0

I have come across with a problem when started implementing stochastic depth regularization approch using Tensorflow. The paper (https://arxiv.org/pdf/1603.09382.pdf) states that the model can converge faster if we drop randomly some residual units during training. Current Torch implementation works perfectly. In Tensoflow, I can put conditions on residual unit branches, so that during forward step the activations for it will be cancelled, but the weights still will be updated during backward step. There is no way to tell that these weights (in the residual branch which we cancelled) are no longer trainable and they should not be included in optimization for current session run.

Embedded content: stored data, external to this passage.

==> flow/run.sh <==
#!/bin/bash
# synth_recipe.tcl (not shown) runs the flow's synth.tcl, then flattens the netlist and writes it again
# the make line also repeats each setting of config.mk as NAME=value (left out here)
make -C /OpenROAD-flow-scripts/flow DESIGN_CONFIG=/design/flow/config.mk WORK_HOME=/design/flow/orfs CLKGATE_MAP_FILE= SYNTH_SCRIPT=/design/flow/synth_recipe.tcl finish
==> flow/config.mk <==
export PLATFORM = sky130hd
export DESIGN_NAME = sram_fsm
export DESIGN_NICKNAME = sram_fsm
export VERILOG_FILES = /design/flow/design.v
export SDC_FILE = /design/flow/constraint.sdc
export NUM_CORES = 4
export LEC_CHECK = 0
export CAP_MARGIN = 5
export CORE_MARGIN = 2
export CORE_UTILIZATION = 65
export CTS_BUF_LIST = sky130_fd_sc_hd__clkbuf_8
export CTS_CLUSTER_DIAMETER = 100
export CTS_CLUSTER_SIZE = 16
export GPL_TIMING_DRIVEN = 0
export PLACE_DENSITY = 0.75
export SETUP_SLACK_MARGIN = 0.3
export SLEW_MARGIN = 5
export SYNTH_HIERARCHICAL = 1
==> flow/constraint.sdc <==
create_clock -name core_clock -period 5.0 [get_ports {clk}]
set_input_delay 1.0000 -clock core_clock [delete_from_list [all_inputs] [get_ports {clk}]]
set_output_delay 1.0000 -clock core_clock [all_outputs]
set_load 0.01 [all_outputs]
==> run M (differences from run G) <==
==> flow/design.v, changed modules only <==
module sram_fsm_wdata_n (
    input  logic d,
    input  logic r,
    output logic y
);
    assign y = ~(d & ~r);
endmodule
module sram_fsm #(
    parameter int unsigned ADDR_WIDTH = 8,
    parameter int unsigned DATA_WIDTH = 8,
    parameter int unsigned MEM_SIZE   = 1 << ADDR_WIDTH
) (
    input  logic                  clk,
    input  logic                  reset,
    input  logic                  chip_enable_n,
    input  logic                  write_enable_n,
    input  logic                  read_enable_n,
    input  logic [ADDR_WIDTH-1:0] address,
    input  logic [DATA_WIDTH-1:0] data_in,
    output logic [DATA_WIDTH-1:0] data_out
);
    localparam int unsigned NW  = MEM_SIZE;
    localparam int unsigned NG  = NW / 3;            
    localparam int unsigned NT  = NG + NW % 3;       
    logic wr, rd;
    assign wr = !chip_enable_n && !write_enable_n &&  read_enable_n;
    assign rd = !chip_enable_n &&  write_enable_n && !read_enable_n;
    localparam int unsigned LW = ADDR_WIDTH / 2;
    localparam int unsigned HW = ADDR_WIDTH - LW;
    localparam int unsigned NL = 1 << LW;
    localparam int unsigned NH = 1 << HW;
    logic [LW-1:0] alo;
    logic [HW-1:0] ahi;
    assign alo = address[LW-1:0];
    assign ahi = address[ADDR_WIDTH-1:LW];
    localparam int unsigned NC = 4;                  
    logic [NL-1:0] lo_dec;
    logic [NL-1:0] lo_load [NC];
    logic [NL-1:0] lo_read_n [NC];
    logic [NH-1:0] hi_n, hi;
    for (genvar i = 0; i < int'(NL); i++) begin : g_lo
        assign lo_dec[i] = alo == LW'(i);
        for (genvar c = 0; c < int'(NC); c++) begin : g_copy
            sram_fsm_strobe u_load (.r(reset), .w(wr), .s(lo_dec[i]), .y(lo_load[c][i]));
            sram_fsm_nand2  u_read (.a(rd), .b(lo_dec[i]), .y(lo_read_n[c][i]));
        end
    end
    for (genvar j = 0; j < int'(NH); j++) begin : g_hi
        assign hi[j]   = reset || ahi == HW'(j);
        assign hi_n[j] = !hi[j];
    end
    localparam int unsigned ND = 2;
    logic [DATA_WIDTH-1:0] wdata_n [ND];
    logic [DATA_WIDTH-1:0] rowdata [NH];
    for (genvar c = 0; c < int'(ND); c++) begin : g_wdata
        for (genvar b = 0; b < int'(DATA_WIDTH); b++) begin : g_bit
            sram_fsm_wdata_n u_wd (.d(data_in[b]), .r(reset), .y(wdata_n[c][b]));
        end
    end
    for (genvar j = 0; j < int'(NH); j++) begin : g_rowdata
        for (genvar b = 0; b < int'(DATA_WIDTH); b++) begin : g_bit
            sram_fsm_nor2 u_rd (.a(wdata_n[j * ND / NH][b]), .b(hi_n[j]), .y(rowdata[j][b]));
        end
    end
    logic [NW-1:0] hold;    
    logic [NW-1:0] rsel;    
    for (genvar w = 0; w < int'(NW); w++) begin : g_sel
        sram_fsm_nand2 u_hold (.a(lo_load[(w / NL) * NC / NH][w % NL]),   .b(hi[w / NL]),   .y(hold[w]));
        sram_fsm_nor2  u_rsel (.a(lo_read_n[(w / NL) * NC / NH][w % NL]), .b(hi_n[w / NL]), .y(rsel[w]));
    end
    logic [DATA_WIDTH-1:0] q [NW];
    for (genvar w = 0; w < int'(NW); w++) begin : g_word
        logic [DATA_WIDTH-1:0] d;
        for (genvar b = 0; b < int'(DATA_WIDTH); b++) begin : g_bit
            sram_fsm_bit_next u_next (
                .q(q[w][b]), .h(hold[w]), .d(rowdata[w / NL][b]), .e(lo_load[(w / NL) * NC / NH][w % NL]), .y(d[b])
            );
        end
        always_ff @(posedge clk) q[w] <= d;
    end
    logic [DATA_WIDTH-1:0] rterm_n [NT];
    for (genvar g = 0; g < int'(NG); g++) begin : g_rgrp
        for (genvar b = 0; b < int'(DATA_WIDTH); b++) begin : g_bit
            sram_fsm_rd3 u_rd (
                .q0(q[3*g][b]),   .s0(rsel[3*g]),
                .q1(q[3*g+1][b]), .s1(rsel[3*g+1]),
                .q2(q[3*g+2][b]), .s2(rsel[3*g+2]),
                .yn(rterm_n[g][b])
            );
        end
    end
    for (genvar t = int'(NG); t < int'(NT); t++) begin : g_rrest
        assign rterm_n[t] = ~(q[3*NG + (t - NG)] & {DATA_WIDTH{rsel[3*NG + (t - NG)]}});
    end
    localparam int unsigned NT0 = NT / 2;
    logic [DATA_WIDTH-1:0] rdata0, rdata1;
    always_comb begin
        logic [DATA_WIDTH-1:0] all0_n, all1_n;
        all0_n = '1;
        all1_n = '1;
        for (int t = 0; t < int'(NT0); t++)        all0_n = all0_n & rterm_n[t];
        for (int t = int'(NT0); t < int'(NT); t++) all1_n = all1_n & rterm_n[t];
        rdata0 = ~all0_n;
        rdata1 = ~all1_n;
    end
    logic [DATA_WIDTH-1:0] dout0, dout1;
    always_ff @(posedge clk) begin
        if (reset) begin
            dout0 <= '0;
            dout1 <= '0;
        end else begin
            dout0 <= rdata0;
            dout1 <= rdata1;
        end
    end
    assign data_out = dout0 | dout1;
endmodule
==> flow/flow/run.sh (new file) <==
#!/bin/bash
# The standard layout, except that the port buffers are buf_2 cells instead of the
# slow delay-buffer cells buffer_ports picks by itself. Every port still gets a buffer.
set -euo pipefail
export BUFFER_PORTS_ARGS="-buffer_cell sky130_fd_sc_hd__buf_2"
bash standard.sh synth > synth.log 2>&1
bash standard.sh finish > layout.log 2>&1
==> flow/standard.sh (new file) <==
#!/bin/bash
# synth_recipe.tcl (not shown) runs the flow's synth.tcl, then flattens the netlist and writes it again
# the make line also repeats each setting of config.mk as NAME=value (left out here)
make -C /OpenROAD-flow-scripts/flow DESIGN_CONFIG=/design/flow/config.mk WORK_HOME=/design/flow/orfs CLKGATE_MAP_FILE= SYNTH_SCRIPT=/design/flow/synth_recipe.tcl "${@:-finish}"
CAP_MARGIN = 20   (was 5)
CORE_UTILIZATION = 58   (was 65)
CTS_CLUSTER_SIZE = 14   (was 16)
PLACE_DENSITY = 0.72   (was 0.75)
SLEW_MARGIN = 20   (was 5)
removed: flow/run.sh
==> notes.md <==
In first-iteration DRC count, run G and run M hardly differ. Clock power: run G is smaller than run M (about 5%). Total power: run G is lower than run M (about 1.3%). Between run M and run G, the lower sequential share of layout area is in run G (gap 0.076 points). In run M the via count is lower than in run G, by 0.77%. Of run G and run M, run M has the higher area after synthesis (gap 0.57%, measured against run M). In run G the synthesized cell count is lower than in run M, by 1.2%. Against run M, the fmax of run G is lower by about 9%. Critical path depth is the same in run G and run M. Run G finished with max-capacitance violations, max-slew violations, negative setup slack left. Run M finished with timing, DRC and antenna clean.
From an optimization exercise on the open Yosys and OpenROAD flow, aimed at small area; shortcuts taken in it are not production practice.
In this exercise RTL edits were held to simulation tests only and were not proved equivalent to the original.
The clock port is modelled as an ideal driver, which makes a skipped or thinned clock tree look cheaper than it is; a real chip needs a root buffer or a tree.
Power and IR drop assume default switching activity.

Setup of job 102:
## conv_pixel_loader
module conv_pixel_loader #(
  parameter int IMG_WIDTH  = 64,
  parameter int IMG_HEIGHT = 64,
  parameter int PIX_W      = 8
) (
  input  logic                          clk_clk,
  input  logic                          reset_reset_n,
  input  logic [PIX_W-1:0]              data_in,
  input  logic                          write_en,
  input  logic                          start_bit,
  input  logic                          reset_cnt,
  output logic [9*PIX_W-1:0]            window,
  output logic                          win_valid,
  output logic                          busy,
  output logic                          frame_done,
  output logic [$clog2(IMG_HEIGHT)-1:0] row_cnt,
  output logic [$clog2(IMG_WIDTH)-1:0]  col_cnt
);
Size in the first run: about 1,100 cells after synthesis, about 1,100 flip-flops, ~100 I/O pins, about 32,000 um^2 of cells after synthesis.
==> flow/config.mk <==
export PLATFORM = sky130hd
export DESIGN_NAME = conv_pixel_loader
export DESIGN_NICKNAME = conv_pixel_loader
export VERILOG_FILES = /design/flow/design.v
export SDC_FILE = /design/flow/constraint.sdc
export NUM_CORES = 4
export LEC_CHECK = 0
export CAP_MARGIN = 20
export CORE_MARGIN = 2
export CORE_UTILIZATION = 70
export SLEW_MARGIN = 20
==> flow/constraint.sdc <==
create_clock -name core_clock -period 5.0 [get_ports {clk_clk}]
set_input_delay 1.0000 -clock core_clock [delete_from_list [all_inputs] [get_ports {clk_clk}]]
set_output_delay 1.0000 -clock core_clock [all_outputs]
set_load 0.01 [all_outputs]
standard.sh (not shown) runs the stock make flow with config.mk's settings and CLKGATE_MAP_FILE= SYNTH_SCRIPT=/design/flow/synth_recipe.tcl, a recipe that flattens the netlist after the stock synthesis.
==> flow/flow/run.sh <==
#!/bin/bash
# The standard layout, with two changes: the port buffers are the smallest buffer cell, and
# clock tree synthesis adds no dummy loads. make's full output goes to flow.log here; each ORFS
# step's own log is under orfs/logs/.
set -euo pipefail
CTS="-sink_clustering_enable -repair_clock_nets -dont_use_dummy_load"
CTS="$CTS -sink_clustering_size 35 -sink_clustering_max_diameter 70"
CTS="$CTS -buf_list sky130_fd_sc_hd__clkbuf_16"
bash standard.sh "CTS_ARGS=$CTS" \
  "BUFFER_PORTS_ARGS=-buffer_cell sky130_fd_sc_hd__buf_1" \
  finish > flow.log 2>&1
Edits applied to the flow inputs when going from job 102 to job 104:
==> flow/flow/run.sh <==
#!/bin/bash
# The standard layout, with three changes: the port buffers are the smallest buffer cell,
# clock tree synthesis adds no dummy loads, and after it flatten_clk.tcl takes out the tree's
# middle level so that the root buffer drives the leaf buffers. make's full output goes to flow.log here; each ORFS
# step's own log is under orfs/logs/.
set -euo pipefail
CTS="-sink_clustering_enable -repair_clock_nets -dont_use_dummy_load"
CTS="$CTS -sink_clustering_size 35 -sink_clustering_max_diameter 70"
CTS="$CTS -buf_list sky130_fd_sc_hd__clkbuf_16"
bash standard.sh "CTS_ARGS=$CTS" \
  "POST_CTS_TCL=$PWD/flow/flatten_clk.tcl" \
  "BUFFER_PORTS_ARGS=-buffer_cell sky130_fd_sc_hd__buf_1" \
  finish > flow.log 2>&1
==> flow/flow/flatten_clk.tcl (new file) <==
# Take out the clock tree's middle level: the root buffer then drives the leaf buffers directly.
# Only buffers whose loads are all clock buffers are taken out, so every register keeps the
# same number of buffers (root, leaf) between it and the clock port.
set block [ord::get_db_block]
set clk_port_net [$block findNet clk_clk]
set roots {}
foreach it [$clk_port_net getITerms] {
  if {[$it isInputSignal] || [[$it getMTerm] getIoType] eq "INPUT"} { lappend roots [$it getInst] }
}
set removed 0
foreach root $roots {
  if {![string match "*clkbuf*" [[$root getMaster] getName]]} { continue }
  set root_net [[$root findITerm X] getNet]
  set mids {}
  foreach it [$root_net getITerms] {
    set inst [$it getInst]
    if {$inst eq $root} { continue }
    if {![string match "*clkbuf*" [[$inst getMaster] getName]]} { continue }
    set all_bufs 1
    set out [[$inst findITerm X] getNet]
    foreach lit [$out getITerms] {
      set li [$lit getInst]
      if {$li eq $inst} { continue }
      if {![string match "*clkbuf*" [[$li getMaster] getName]]} { set all_bufs 0 }
    }
    if {$all_bufs} { lappend mids $inst }
  }
  foreach mid $mids {
    set out [[$mid findITerm X] getNet]
    foreach lit [$out getITerms] {
      if {[$lit getInst] eq $mid} { continue }
      $lit disconnect
      $lit connect $root_net
    }
    [$mid findITerm A] disconnect
    [$mid findITerm X] disconnect
    odb::dbInst_destroy $mid
    odb::dbNet_destroy $out
    incr removed
  }
}
puts "flatten_clk: removed $removed middle clock buffers"
--- outcome ---
Job 102 finished all stages; the layout is clean. Job 104 went all the way through the flow, and no timing, DRC or antenna check failed. The via count on job 104 is in line with that on job 102. Summary: post-route total power, job 104 better than job 102. Job 104 vs job 102, register fraction of the total cell area went up by 0.27 points. Between job 104 and job 102, the worst hold slack after final layout does not differ in any meaningful way. On routed metal-1 wire length, job 102 tracks job 104 almost exactly. Job 104 against job 102: final design instance area without fill did not really move; routed wire length went down. Compare job 102 and job 104 | clock power higher: job 102. Max internal reg-to-reg setup slack across job 102 and job 104: job 102. Number of standard cells in the final layout excluding fillers delta (job 104 -> job 102): insignificant. As far as number of tap cells added at floorplan goes, job 102 and job 104 are indistinguishable; the numbers are identical.

* * *

Starting RTL as in the previous note.
==> flow/config.mk <==
export PLATFORM = sky130hd
export DESIGN_NAME = conv_pixel_loader
export DESIGN_NICKNAME = conv_pixel_loader
export VERILOG_FILES = /design/flow/design.v
export SDC_FILE = /design/flow/constraint.sdc
export NUM_CORES = 4
export LEC_CHECK = 0
export CAP_MARGIN = 20
export CORE_MARGIN = 2
export CORE_UTILIZATION = 75
export SLEW_MARGIN = 20
==> flow/constraint.sdc <==
create_clock -name core_clock -period 5.0 [get_ports {clk_clk}]
set_input_delay 1.0000 -clock core_clock [delete_from_list [all_inputs] [get_ports {clk_clk}]]
set_output_delay 1.0000 -clock core_clock [all_outputs]
set_load 0.01 [all_outputs]
==> flow/flow/run.sh <==
#!/bin/bash
# The standard layout, with four changes: the floorplan step removes synthesis's buffers
# instead of sizing cells up for timing it measures before the enable net is buffered; the port
# buffers are the smallest buffer cell; clock tree synthesis adds no dummy loads; and after it
# flatten_clk.tcl takes out the tree's middle level so that the root buffer drives the leaf
# buffers. make's full output goes to flow.log here; each ORFS step's own log is under
# orfs/logs/.
set -euo pipefail
CTS="-sink_clustering_enable -repair_clock_nets -dont_use_dummy_load"
CTS="$CTS -sink_clustering_size 35 -sink_clustering_max_diameter 70"
CTS="$CTS -buf_list sky130_fd_sc_hd__clkbuf_16"
bash standard.sh "CTS_ARGS=$CTS" \
  "POST_CTS_TCL=$PWD/flow/flatten_clk.tcl" \
  "REMOVE_ABC_BUFFERS=1" \
  "BUFFER_PORTS_ARGS=-buffer_cell sky130_fd_sc_hd__buf_1" \
  finish > flow.log 2>&1
==> flow/flow/flatten_clk.tcl <==
# Take out the clock tree's inner levels: the root buffer then drives the leaf buffers directly.
# An inner buffer is one below the root whose loads are all clock buffers; its loads move to its
# driver's net. Every register keeps the same two buffers (root, leaf) to the clock port.
set block [ord::get_db_block]
proc clk_buf {inst} { string match "*clkbuf*" [[$inst getMaster] getName] }
set roots {}
foreach it [[$block findNet clk_clk] getITerms] {
  if {[clk_buf [$it getInst]]} { lappend roots [$it getInst] }
}
set removed 0
foreach root $roots {
  set root_net [[$root findITerm X] getNet]
  set again 1
  while {$again} {
    set again 0
    foreach it [$root_net getITerms] {
      set mid [$it getInst]
      if {$mid eq $root || ![clk_buf $mid]} { continue }
      set out [[$mid findITerm X] getNet]
      set inner 1
      foreach lit [$out getITerms] {
        if {[$lit getInst] ne $mid && ![clk_buf [$lit getInst]]} { set inner 0 }
      }
      if {!$inner} { continue }
      foreach lit [$out getITerms] {
        if {[$lit getInst] eq $mid} { continue }
        $lit disconnect
        $lit connect $root_net
      }
      [$mid findITerm A] disconnect
      [$mid findITerm X] disconnect
      odb::dbInst_destroy $mid
      odb::dbNet_destroy $out
      incr removed
      set again 1
      break
    }
  }
}
puts "flatten_clk: removed $removed inner clock buffers"
The baseline finished clean.
Background: an optimization exercise with open tools, aiming at small area and few clock cycles. Do not read the settings as production practice.
In this exercise RTL edits were held to simulation tests only and were not proved equivalent to the original.
No activity file was given, so power comes from the tool's default toggle rates.

==> flow/design.v <==
package bmpd_pkg;
    localparam logic [15:0] KEY_COLOR = 16'hF81F;
    localparam logic [7:0]  SIG_B     = 8'h42;
    localparam logic [7:0]  SIG_M     = 8'h4D;
    function automatic logic [11:0] inc12(input logic [11:0] a);
        logic c;
        c = 1'b1;
        for (int i = 0; i < 12; i++)
        begin
            inc12[i] = a[i] ^ c;
            c        = c & a[i];
        end
    endfunction
    function automatic logic [11:0] dec12(input logic [11:0] a);
        logic b;
        b = 1'b1;
        for (int i = 0; i < 12; i++)
        begin
            dec12[i] = a[i] ^ b;
            b        = b & ~a[i];
        end
    endfunction
    function automatic logic [15:0] dec16(input logic [15:0] a);
        logic b;
        b = 1'b1;
        for (int i = 0; i < 16; i++)
        begin
            dec16[i] = a[i] ^ b;
            b        = b & ~a[i];
        end
    endfunction
    function automatic logic [3:0] dec4(input logic [3:0] a);
        logic b;
        b = 1'b1;
        for (int i = 0; i < 4; i++)
        begin
            dec4[i] = a[i] ^ b;
            b       = b & ~a[i];
        end
    endfunction
    function automatic logic [11:0] add11(input logic [10:0] a, input logic [10:0] b);
        logic c;
        logic c6;
        logic cg;
        logic pp;
        logic p;
        c = 1'b0;
        for (int i = 0; i < 6; i++)
        begin
            add11[i] = a[i] ^ b[i] ^ c;
            c        = (a[i] & b[i]) | (c & (a[i] ^ b[i]));
        end
        c6 = c;
        cg = 1'b0;
        pp = 1'b1;
        for (int i = 6; i < 11; i++)
        begin
            p        = a[i] ^ b[i];
            add11[i] = p ^ (cg | (c6 & pp));
            cg       = (a[i] & b[i]) | (cg & p);
            pp       = pp & p;
        end
        add11[11] = cg | (c6 & pp);
    endfunction
endpackage
`default_nettype none
module bmpd_cfg_regs
(
    input  wire logic        clk,
    input  wire logic        rst_n,
    input  wire logic        cfg_valid,
    input  wire logic [1:0]  cfg_index,
    input  wire logic [10:0] cfg_data,
    output logic      [10:0] origin_x,
    output logic      [10:0] origin_y,
    output logic             keyed_mode
);
    always_ff @(posedge clk or negedge rst_n)
    begin
        if (!rst_n)
        begin
            origin_x   <= '0;
            origin_y   <= '0;
            keyed_mode <= 1'b0;
        end
        else if (cfg_valid)
        begin
            if (cfg_index == 2'd0) origin_x   <= cfg_data;
            if (cfg_index == 2'd1) origin_y   <= cfg_data;
            if (cfg_index == 2'd2) keyed_mode <= cfg_data[0];
        end
    end
endmodule
`default_nettype wire
`default_nettype none
module bmp_stream_to_rgb565_pixels
(
    input  wire logic         clk,
    input  wire logic         rst_n,
    input  wire logic         in_valid,
    output logic              in_ready,
    input  wire logic [7:0]   in_data,
    input  wire logic         in_file_start,
    output logic              out_valid,
    input  wire logic         out_ready,
    output logic [1:0]        out_kind,
    output logic [15:0]       out_color,
    output logic [11:0]       out_x,
    output logic [11:0]       out_y,
    output logic              out_visible,
    output logic              out_row_end,
    output logic              out_image_done,
    input  wire logic         cfg_valid,
    output logic              cfg_ready,
    input  wire logic [1:0]   cfg_index,
    input  wire logic [10:0]  cfg_data
);
    logic [10:0] origin_x;
    logic [10:0] origin_y;
    logic        keyed;
    assign cfg_ready = 1'b1;
    bmpd_cfg_regs u_cfg
    (
        .clk        (clk),
        .rst_n      (rst_n),
        .cfg_valid  (cfg_valid),
        .cfg_index  (cfg_index),
        .cfg_data   (cfg_data),
        .origin_x   (origin_x),
        .origin_y   (origin_y),
        .keyed_mode (keyed)
    );
    logic        valid;
    logic [11:0] col,  col_n;
    logic [11:0] rows, rows_n;
    logic [11:0] wid,  wid_n;
    logic [15:0] cnt,  cnt_n;
    logic [3:0]  clr;
    logic [15:0] color, color_n;
    logic        fa,   fa_n;
    logic        fb,   fb_n;
    logic        b16,  b16_n;
    logic        b32,  b32_n;
    logic        accept;
    logic        res;
    logic        hdr;
    logic [4:0]  hp;
    logic [11:0] col_inc;
    logic [11:0] rows_dec;
    logic [15:0] cnt_dec;
    logic        row_end;
    logic        last_row;
    logic        done;
    logic        dead;
    logic        last_lane;
    logic        started;
    logic        pix_byte;
    logic [3:0]  lane_dec;
    logic [1:0]  pad;
    logic        fmt_bad;
    logic        size_bad;
    assign in_ready = !valid || out_ready;
    assign accept   = in_valid && in_ready;
    assign col_inc  = bmpd_pkg::inc12(col);
    assign rows_dec = bmpd_pkg::dec12(rows);
    assign cnt_dec  = bmpd_pkg::dec16(cnt);
    assign hp  = in_file_start ? 5'd1 : col[4:0];
    assign hdr = in_file_start || (col[11] && (col[4:0] != 5'h1F));
    assign row_end   = (col_inc == wid);
    assign last_row  = (rows == 12'd0);
    assign started   = !col[11];
    assign color     = {cnt[15:4], clr};
    assign pix_byte  = started ? (cnt[3:2] == 2'b11) : (cnt == 16'd15);
    assign lane_dec  = bmpd_pkg::dec4(cnt[3:0]);
    assign done      = row_end && last_row && (cnt[3:0] == 4'hF);
    assign dead      = fa || fb || done;
    assign last_lane = b16 ? (cnt[1:0] == 2'd2) :
                       b32 ? (cnt[1:0] == 2'd0) :
                             (cnt[1:0] == 2'd1);
    assign pad       = b16 ? {wid[0], 1'b0} :
                       b32 ? 2'd0 :
                             wid[1:0];
    assign fmt_bad  = fa || (in_data != 8'h00);
    assign size_bad = fb || rows[11] || (wid == 12'd0) || (wid[11] && (wid[10:0] != 11'd0));
    always_comb
    begin
        col_n  = col;
        rows_n = rows;
        wid_n  = wid;
        cnt_n  = cnt;
        color_n = color;
        fa_n   = fa;
        fb_n   = fb;
        b16_n  = b16;
        b32_n  = b32;
        res    = 1'b0;
        if (hdr)
        begin
            col_n = in_file_start ? 12'hFE2 : col_inc;
            if (hp[4])
            begin
                cnt_n = cnt_dec;
            end
            case (hp)
                5'd1:        
                begin
                    fa_n = (in_data != bmpd_pkg::SIG_B);
                    fb_n = 1'b0;
                end
                5'd2:        
                begin
                    fa_n = 1'b0;
                    if (fa || (in_data != bmpd_pkg::SIG_M))
                    begin
                        fb_n  = 1'b1;
                        col_n = 12'hFFF;
                        res   = 1'b1;
                    end
                end
                5'd11:       
                begin
                    cnt_n[7:0] = in_data;
                end
                5'd12:       
                begin
                    cnt_n[15:8] = in_data;
                    if ((in_data == 8'h00) && (cnt[7:5] == 3'd0) && (cnt[4:1] != 4'hF))
                    begin
                        fa_n = 1'b1;
                    end
                end
                5'd13, 5'd14:    
                begin
                    if (in_data != 8'h00)
                    begin
                        fa_n = 1'b1;
                    end
                end
                5'd19:       
                begin
                    wid_n[7:0] = in_data;
                end
                5'd20:       
                begin
                    wid_n[11:8] = in_data[3:0];
                    if (in_data[7:4] != 4'h0)
                    begin
                        fb_n = 1'b1;
                    end
                end
                5'd23:       
                begin
                    rows_n[7:0] = in_data;
                end
                5'd24:       
                begin
                    rows_n[11:8] = in_data[3:0];
                    if (in_data[7:4] != 4'h0)
                    begin
                        fb_n = 1'b1;
                    end
                end
                5'd21, 5'd22, 5'd25, 5'd26:   
                begin
                    if (in_data != 8'h00)
                    begin
                        fb_n = 1'b1;
                    end
                end
                5'd27:       
                begin
                    rows_n = rows_dec;
                end
                5'd29:       
                begin
                    b16_n = (in_data == 8'h10);
                    b32_n = (in_data == 8'h20);
                    if (!((in_data == 8'h10) || (in_data == 8'h18) || (in_data == 8'h20)))
                    begin
                        fa_n = 1'b1;
                    end
                end
                5'd30:       
                begin
                    fa_n = fmt_bad || size_bad;
                    fb_n = !fmt_bad && size_bad;
                    res  = fmt_bad || size_bad;
                end
                default:
                begin
                end
            endcase
        end
        else if (!dead)
        begin
            if (!pix_byte)
            begin
                cnt_n = started ? {cnt[15:4], lane_dec} : cnt_dec;
            end
            else
            begin
                if (cnt[1:0] == 2'd3)
                begin
                    col_n  = row_end ? 12'd0 : col_inc;
                    rows_n = row_end ? rows_dec : rows;
                end
                if (b16)
                begin
                    if (cnt[1:0] == 2'd3) color_n[7:0]  = in_data;
                    if (cnt[1:0] == 2'd2) color_n[15:8] = in_data;
                end
                else
                begin
                    if (cnt[1:0] == 2'd3) color_n[4:0]   = in_data[7:3];
                    if (cnt[1:0] == 2'd2) color_n[10:5]  = in_data[7:2];
                    if (cnt[1:0] == 2'd1) color_n[15:11] = in_data[7:3];
                end
                cnt_n[15:4] = color_n[15:4];
                if (last_lane)
                begin
                    res        = 1'b1;
                    cnt_n[3:0] = (row_end && !last_row) ? bmpd_pkg::dec4({2'b00, pad}) : 4'hF;
                end
                else
                begin
                    cnt_n[3:0] = lane_dec;
                end
            end
        end
    end
    always_ff @(posedge clk or negedge rst_n)
    begin
        if (!rst_n)
        begin
            valid <= 1'b0;
            col   <= 12'hFE1;
        end
        else
        begin
            valid <= (accept && res) || (valid && !out_ready);
            if (accept)
            begin
                col <= col_n;
            end
        end
    end
    always_ff @(posedge clk)
    begin
        if (accept)
        begin
            rows <= rows_n;
            wid  <= wid_n;
            cnt  <= cnt_n;
            clr  <= color_n[3:0];
            fa   <= fa_n;
            fb   <= fb_n;
            b16  <= b16_n;
            b32  <= b32_n;
        end
    end
    logic pix;
    assign pix            = !(fa || fb);
    assign out_valid      = valid;
    assign out_kind       = {fa, fb};
    assign out_color      = !pix   ? 16'h0000 :
                            keyed  ? color : {color[7:0], color[15:8]};
    assign out_x          = pix ? bmpd_pkg::add11(origin_x, col[10:0])  : 12'h000;
    assign out_y          = pix ? bmpd_pkg::add11(origin_y, rows[10:0]) : 12'h000;
    assign out_visible    = pix && !(keyed && (color == bmpd_pkg::KEY_COLOR));
    assign out_row_end    = pix && row_end;
    assign out_image_done = pix && row_end && last_row;
endmodule
`default_nettype wire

I have created the issue on github, where I covered how this problem can be solved in naive way, of course there is something under-hood that will prevent applying an easy fix, otherwise it is really strange why the tf.Variable's trainable parameter does not allow boolean Tensor as a value. If someone has clue for this question, I would really appreciate if you restore my faith in Tensoflow :)

Artem Artemev
  • 516
  • 3
  • 8

1 Answers1

1

The trainable parameter is used to control whether a graph to train that variable is built or not. Using a conditional stopgradient (a tf.cond with tf.identity in one branch and tf.stopgradient on the other) will deal with stopping the gradient from that variable.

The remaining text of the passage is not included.